1899, Hill, H. , The Spies of the Wight 

Headon Hill [Francis Edward Grainger] (1899) The Spies of the Wight.  London, C. Arthur Pearson

A year later [1899] Headon Hill used this formula in The Spies of the Wight, the first full-length account of German agents at work in the United Kingdom and an early indication that Germany had taken the place of France as the enemy in tomorrow’s war. The notorious Kruger telegram of 3 January 1896 was read as a hostile act against the United Kingdom; and the new German fleet, sanctioned by the -Navy Law of April 1898, suggested to many that the two nations had started a collision course. Feelings of anger and contempt, once reserved for the French, are now concentrated on ‘certain dirty little games of the German Emperor himself’, as the hero is briefed for his secret mission. [I.F. Clarke (1997, The Great War with Germany, 1890-1914, p. 81]

Extract:

A SECRET MISSION

It was half-past six on a sweltering July afternoon, and the work of the day was nearly finished in the office of the Evening Argus. As I put my foot on the private spiral iron staircase that runs from the machine-room in the basement to the general offices, thence to the compositors’ floor, and, higher still, to the editorial rooms above, the three great Marinoni presses down in the central ‘well’ of the building pulsed to a standstill, after tossing off the last of the damp sheets, which five minutes later the newsboys would be crying outside in Fleet Street as our ‘special edition’.

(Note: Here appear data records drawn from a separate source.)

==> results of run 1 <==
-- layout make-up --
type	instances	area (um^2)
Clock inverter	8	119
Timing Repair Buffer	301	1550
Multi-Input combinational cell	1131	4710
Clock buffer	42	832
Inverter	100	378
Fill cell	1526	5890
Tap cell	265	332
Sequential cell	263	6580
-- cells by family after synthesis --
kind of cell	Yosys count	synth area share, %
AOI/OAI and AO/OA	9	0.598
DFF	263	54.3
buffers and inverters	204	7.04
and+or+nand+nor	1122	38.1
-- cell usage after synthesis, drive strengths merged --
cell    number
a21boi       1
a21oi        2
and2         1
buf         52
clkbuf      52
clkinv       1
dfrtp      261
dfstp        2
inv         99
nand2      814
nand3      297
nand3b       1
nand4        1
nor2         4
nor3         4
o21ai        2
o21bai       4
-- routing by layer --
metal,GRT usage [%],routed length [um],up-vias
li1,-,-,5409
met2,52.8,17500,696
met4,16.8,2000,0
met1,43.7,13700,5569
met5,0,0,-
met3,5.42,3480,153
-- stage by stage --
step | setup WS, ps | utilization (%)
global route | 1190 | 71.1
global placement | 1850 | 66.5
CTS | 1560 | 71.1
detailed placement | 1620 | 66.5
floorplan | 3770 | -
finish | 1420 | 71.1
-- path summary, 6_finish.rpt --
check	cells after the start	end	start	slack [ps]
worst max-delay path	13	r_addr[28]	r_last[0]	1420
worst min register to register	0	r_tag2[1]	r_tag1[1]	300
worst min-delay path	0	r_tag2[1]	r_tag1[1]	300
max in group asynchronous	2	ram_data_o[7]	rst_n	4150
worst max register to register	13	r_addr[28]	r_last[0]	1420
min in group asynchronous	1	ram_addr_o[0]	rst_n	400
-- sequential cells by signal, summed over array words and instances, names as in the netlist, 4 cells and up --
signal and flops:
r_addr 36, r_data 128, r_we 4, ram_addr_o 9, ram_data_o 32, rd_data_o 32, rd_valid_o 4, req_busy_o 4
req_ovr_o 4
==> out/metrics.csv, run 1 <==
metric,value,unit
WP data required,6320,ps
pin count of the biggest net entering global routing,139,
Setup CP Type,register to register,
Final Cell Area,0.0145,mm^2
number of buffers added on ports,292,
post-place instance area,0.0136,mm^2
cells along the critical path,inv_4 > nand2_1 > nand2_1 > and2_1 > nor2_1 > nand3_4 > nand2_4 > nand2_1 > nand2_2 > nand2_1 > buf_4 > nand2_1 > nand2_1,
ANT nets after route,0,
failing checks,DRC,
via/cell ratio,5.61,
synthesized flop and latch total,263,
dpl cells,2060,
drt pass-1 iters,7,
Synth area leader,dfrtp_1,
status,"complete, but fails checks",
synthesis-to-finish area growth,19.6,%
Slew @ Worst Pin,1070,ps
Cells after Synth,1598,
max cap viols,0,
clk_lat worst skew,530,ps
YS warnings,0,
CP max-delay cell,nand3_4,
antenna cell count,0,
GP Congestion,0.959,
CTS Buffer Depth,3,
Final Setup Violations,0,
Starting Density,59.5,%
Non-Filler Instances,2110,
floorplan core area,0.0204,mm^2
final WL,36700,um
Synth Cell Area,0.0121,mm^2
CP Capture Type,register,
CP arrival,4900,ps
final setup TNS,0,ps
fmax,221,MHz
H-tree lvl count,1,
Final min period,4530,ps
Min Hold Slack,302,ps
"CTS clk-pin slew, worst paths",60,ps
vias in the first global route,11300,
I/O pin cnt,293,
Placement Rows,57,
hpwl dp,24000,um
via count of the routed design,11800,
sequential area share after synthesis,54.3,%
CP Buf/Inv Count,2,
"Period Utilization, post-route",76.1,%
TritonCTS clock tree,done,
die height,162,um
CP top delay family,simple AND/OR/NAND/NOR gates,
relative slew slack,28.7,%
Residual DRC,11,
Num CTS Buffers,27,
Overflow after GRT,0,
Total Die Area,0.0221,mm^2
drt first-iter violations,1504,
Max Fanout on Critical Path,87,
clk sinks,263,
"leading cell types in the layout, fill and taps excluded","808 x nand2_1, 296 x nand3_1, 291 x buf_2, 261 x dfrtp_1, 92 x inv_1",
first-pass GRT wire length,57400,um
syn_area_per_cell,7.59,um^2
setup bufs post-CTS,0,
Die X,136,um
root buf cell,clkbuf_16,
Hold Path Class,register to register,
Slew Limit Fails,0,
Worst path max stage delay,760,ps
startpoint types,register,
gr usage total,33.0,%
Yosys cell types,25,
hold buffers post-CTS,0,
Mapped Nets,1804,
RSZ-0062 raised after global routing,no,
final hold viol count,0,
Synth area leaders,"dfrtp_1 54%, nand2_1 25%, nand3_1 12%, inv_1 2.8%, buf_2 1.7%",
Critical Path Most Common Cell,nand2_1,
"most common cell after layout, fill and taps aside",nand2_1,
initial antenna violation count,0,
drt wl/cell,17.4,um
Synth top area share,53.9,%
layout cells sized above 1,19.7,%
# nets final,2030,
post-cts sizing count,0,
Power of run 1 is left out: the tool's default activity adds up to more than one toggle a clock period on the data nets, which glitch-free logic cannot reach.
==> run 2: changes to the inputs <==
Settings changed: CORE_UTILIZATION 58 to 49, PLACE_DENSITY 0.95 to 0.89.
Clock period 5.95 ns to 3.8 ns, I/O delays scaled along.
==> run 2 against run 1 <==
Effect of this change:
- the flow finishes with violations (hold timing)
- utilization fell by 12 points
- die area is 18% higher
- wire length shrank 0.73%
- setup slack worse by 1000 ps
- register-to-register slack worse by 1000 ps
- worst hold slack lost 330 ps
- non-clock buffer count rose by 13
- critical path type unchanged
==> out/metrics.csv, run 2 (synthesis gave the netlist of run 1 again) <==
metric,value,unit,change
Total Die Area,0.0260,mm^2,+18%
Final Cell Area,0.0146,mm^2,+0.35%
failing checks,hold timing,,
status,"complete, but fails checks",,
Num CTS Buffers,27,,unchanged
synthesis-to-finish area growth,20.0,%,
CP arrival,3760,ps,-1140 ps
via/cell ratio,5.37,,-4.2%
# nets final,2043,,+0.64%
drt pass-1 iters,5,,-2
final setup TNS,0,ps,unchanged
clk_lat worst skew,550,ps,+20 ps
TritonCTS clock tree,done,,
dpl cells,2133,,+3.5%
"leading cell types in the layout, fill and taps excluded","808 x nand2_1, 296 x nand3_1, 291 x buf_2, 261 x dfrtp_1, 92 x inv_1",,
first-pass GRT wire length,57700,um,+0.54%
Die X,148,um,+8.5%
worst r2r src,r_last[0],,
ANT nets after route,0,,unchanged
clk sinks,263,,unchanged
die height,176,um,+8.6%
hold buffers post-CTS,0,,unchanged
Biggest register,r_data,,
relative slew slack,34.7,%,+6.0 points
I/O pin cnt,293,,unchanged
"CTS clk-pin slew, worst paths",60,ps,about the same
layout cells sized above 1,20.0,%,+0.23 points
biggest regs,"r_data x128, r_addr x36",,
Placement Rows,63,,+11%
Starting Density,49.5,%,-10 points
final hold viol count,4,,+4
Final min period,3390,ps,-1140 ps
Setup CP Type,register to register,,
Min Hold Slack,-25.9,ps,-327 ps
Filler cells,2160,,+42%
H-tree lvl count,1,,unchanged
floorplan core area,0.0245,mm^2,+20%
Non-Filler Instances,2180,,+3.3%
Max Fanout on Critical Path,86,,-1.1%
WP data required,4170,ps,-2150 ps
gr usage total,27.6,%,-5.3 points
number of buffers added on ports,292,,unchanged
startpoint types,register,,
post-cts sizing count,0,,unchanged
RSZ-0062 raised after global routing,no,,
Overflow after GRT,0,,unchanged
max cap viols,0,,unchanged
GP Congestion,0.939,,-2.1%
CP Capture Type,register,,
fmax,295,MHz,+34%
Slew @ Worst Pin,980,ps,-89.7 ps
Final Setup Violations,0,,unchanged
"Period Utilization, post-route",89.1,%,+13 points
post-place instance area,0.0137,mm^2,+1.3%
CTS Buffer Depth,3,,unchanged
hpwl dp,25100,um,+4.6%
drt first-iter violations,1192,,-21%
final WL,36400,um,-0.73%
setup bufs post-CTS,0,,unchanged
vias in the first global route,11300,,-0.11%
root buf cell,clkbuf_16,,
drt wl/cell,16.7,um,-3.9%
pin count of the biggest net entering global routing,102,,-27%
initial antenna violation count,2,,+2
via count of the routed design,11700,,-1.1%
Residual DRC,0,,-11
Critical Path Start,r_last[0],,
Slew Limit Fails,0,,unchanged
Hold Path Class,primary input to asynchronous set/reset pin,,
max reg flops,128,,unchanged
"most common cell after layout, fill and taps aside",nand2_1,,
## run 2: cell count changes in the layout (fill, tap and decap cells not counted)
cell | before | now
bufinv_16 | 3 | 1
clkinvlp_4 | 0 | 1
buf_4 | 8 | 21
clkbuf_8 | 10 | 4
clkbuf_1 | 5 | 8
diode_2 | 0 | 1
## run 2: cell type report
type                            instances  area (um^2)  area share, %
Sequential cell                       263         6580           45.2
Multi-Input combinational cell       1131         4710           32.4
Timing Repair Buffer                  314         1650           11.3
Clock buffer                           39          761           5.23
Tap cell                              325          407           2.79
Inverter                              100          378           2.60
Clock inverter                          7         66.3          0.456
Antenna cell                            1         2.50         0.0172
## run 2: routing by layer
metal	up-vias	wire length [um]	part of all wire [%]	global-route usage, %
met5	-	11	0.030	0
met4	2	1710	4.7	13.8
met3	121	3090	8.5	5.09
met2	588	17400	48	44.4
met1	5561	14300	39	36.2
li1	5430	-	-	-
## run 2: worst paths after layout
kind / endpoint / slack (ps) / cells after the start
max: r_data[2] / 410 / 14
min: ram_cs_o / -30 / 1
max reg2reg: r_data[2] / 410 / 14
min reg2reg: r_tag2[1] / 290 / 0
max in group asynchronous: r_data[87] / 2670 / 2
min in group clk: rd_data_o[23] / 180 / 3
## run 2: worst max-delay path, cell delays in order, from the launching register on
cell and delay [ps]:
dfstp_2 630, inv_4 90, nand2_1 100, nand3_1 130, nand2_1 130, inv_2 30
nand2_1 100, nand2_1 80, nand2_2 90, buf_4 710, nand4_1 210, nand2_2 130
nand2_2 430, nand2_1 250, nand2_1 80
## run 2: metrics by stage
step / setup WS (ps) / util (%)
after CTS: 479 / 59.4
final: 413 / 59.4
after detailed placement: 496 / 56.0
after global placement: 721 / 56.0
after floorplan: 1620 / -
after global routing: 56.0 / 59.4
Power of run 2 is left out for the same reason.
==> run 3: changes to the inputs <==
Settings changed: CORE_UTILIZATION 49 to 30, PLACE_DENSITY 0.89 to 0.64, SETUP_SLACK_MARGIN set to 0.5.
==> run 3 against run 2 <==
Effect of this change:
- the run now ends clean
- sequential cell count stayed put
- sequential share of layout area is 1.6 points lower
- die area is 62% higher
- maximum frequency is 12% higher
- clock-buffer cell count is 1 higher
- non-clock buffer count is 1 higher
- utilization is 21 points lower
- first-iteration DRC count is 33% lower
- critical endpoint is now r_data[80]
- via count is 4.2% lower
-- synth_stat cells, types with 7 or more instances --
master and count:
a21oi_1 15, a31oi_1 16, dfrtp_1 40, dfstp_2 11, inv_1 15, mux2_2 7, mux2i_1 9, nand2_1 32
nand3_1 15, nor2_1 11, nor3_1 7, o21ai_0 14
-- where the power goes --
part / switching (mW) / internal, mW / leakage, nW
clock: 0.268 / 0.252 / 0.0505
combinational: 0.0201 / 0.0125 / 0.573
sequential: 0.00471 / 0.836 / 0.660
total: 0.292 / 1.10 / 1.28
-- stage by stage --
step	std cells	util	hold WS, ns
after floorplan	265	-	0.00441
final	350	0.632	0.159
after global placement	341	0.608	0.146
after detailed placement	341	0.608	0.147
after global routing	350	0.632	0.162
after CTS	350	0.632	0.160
`src/rtl/tag_response_reorder_buffer.sv`:
```
`default_nettype none
// ====================================================================
// Module : tag_response_reorder_buffer
// Brief  : in-order tag allocator with out-of-order response reordering;
//          optional head bypass under CORERISCV_REORDER_BYPASS_EN.
// Rev    : 1.0
// ====================================================================
module tag_response_reorder_buffer #(
  parameter int TAG_W  = 2,
  parameter int DATA_W = 64,
  parameter int META_W = 4
) (
  input  logic              clk,
  input  logic              reset_n,
  output logic              io_alloc_ready,
  input  logic              io_alloc_valid,
  input  logic [META_W-1:0] io_alloc_meta,
  output logic [TAG_W-1:0]  io_alloc_tag,
  input  logic              io_resp_valid,
  output logic              io_resp_ready,
  input  logic [TAG_W-1:0]  io_resp_tag,
  input  logic [DATA_W-1:0] io_resp_data,
  output logic              io_out_valid,
  input  logic              io_out_ready,
  output logic [DATA_W-1:0] io_out_data,
  output logic [META_W-1:0] io_out_meta,
  output logic [TAG_W:0]    io_count,
  output logic              io_resp_err
);

  localparam int DEPTH = 1 << TAG_W;
  localparam logic [TAG_W:0] c_full_count = (TAG_W+1)'(DEPTH);

  logic [TAG_W-1:0]  r_alloc_ptr;
  logic [TAG_W-1:0]  r_head_ptr;
  logic [TAG_W:0]    r_count;
  logic [DEPTH-1:0]  r_pending;
  logic [DEPTH-1:0]  r_done;
  logic [META_W-1:0] r_meta [DEPTH];
  logic [DATA_W-1:0] r_data [DEPTH];
  logic              r_resp_err;

  logic w_alloc_fire;
  logic w_resp_ok;
  logic w_resp_store;
  logic w_bypass;
  logic w_out_fire;

  // Readiness depends only on count, so a full buffer never reuses the
  // head's tag in the cycle it retires.
  assign io_alloc_ready = (r_count != c_full_count);
  assign w_alloc_fire   = io_alloc_valid & io_alloc_ready;

  assign w_resp_ok = io_resp_valid & r_pending[io_resp_tag] & ~r_done[io_resp_tag]
                   & ~(w_alloc_fire & (io_resp_tag == r_alloc_ptr));

`ifdef CORERISCV_REORDER_BYPASS_EN
  assign w_bypass = w_resp_ok & (io_resp_tag == r_head_ptr);
`else
  assign w_bypass = 1'b0;
`endif

  assign io_out_valid = (r_pending[r_head_ptr] & r_done[r_head_ptr]) | w_bypass;
  assign io_out_data  = w_bypass ? io_resp_data : r_data[r_head_ptr];
  assign io_out_meta  = r_meta[r_head_ptr];
  assign w_out_fire   = io_out_valid & io_out_ready;

  // A bypassed response that retires immediately never marks its entry done.
  assign w_resp_store = w_resp_ok & ~(w_bypass & io_out_ready);

  assign io_alloc_tag  = r_alloc_ptr;
  assign io_resp_ready = 1'b1;
  assign io_count      = r_count;
  assign io_resp_err   = r_resp_err;

  always_ff @(posedge clk or negedge reset_n) begin
    if (!reset_n) begin
      r_alloc_ptr <= '0;
      r_head_ptr  <= '0;
      r_count     <= '0;
      r_pending   <= '0;
      r_done      <= '0;
      r_resp_err  <= 1'b0;
    end else begin
      r_resp_err <= io_resp_valid & ~w_resp_ok;
      if (w_resp_store) begin
        r_done[io_resp_tag] <= 1'b1;
      end
      if (w_alloc_fire) begin
        r_pending[r_alloc_ptr] <= 1'b1;
        r_done[r_alloc_ptr]    <= 1'b0;
        r_alloc_ptr            <= r_alloc_ptr + 1'b1;
      end
      if (w_out_fire) begin
        r_pending[r_head_ptr] <= 1'b0;
        r_done[r_head_ptr]    <= 1'b0;
        r_head_ptr            <= r_head_ptr + 1'b1;
      end
      case ({w_alloc_fire, w_out_fire})
        2'b10:   r_count <= r_count + 1'b1;
        2'b01:   r_count <= r_count - 1'b1;
        default: r_count <= r_count;
      endcase
    end
  end

  // Payload storage carries no reset; validity lives in pending/done.
  always_ff @(posedge clk) begin
    if (w_alloc_fire) begin
      r_meta[r_alloc_ptr] <= io_alloc_meta;
    end
    if (w_resp_store) begin
      r_data[io_resp_tag] <= io_resp_data;
    end
  end

endmodule
`default_nettype wire

```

The sudden cessation of the steady rumble of the machinery brought other noises into clearer relief, and, nearing the head of the stairs, I became conscious of a footstep on the stone gallery of the editorial floor to which I was ascending. The footsteps of all the members of our staff were familiar to me, and this tread, I knew, was not caused by one of my colleagues. The hesitating, shuffling footfall was that of a stranger who did not know his way about, and who was in all probability looking for means of exit.

Stepping on to the landing, I found that my surmise was correct. I stood face to face with a man who had evidently been about to descend by the way I had come, and upon whom I had certainly never set eyes before. He was shabbily dressed, and was unmistakably a foreigner.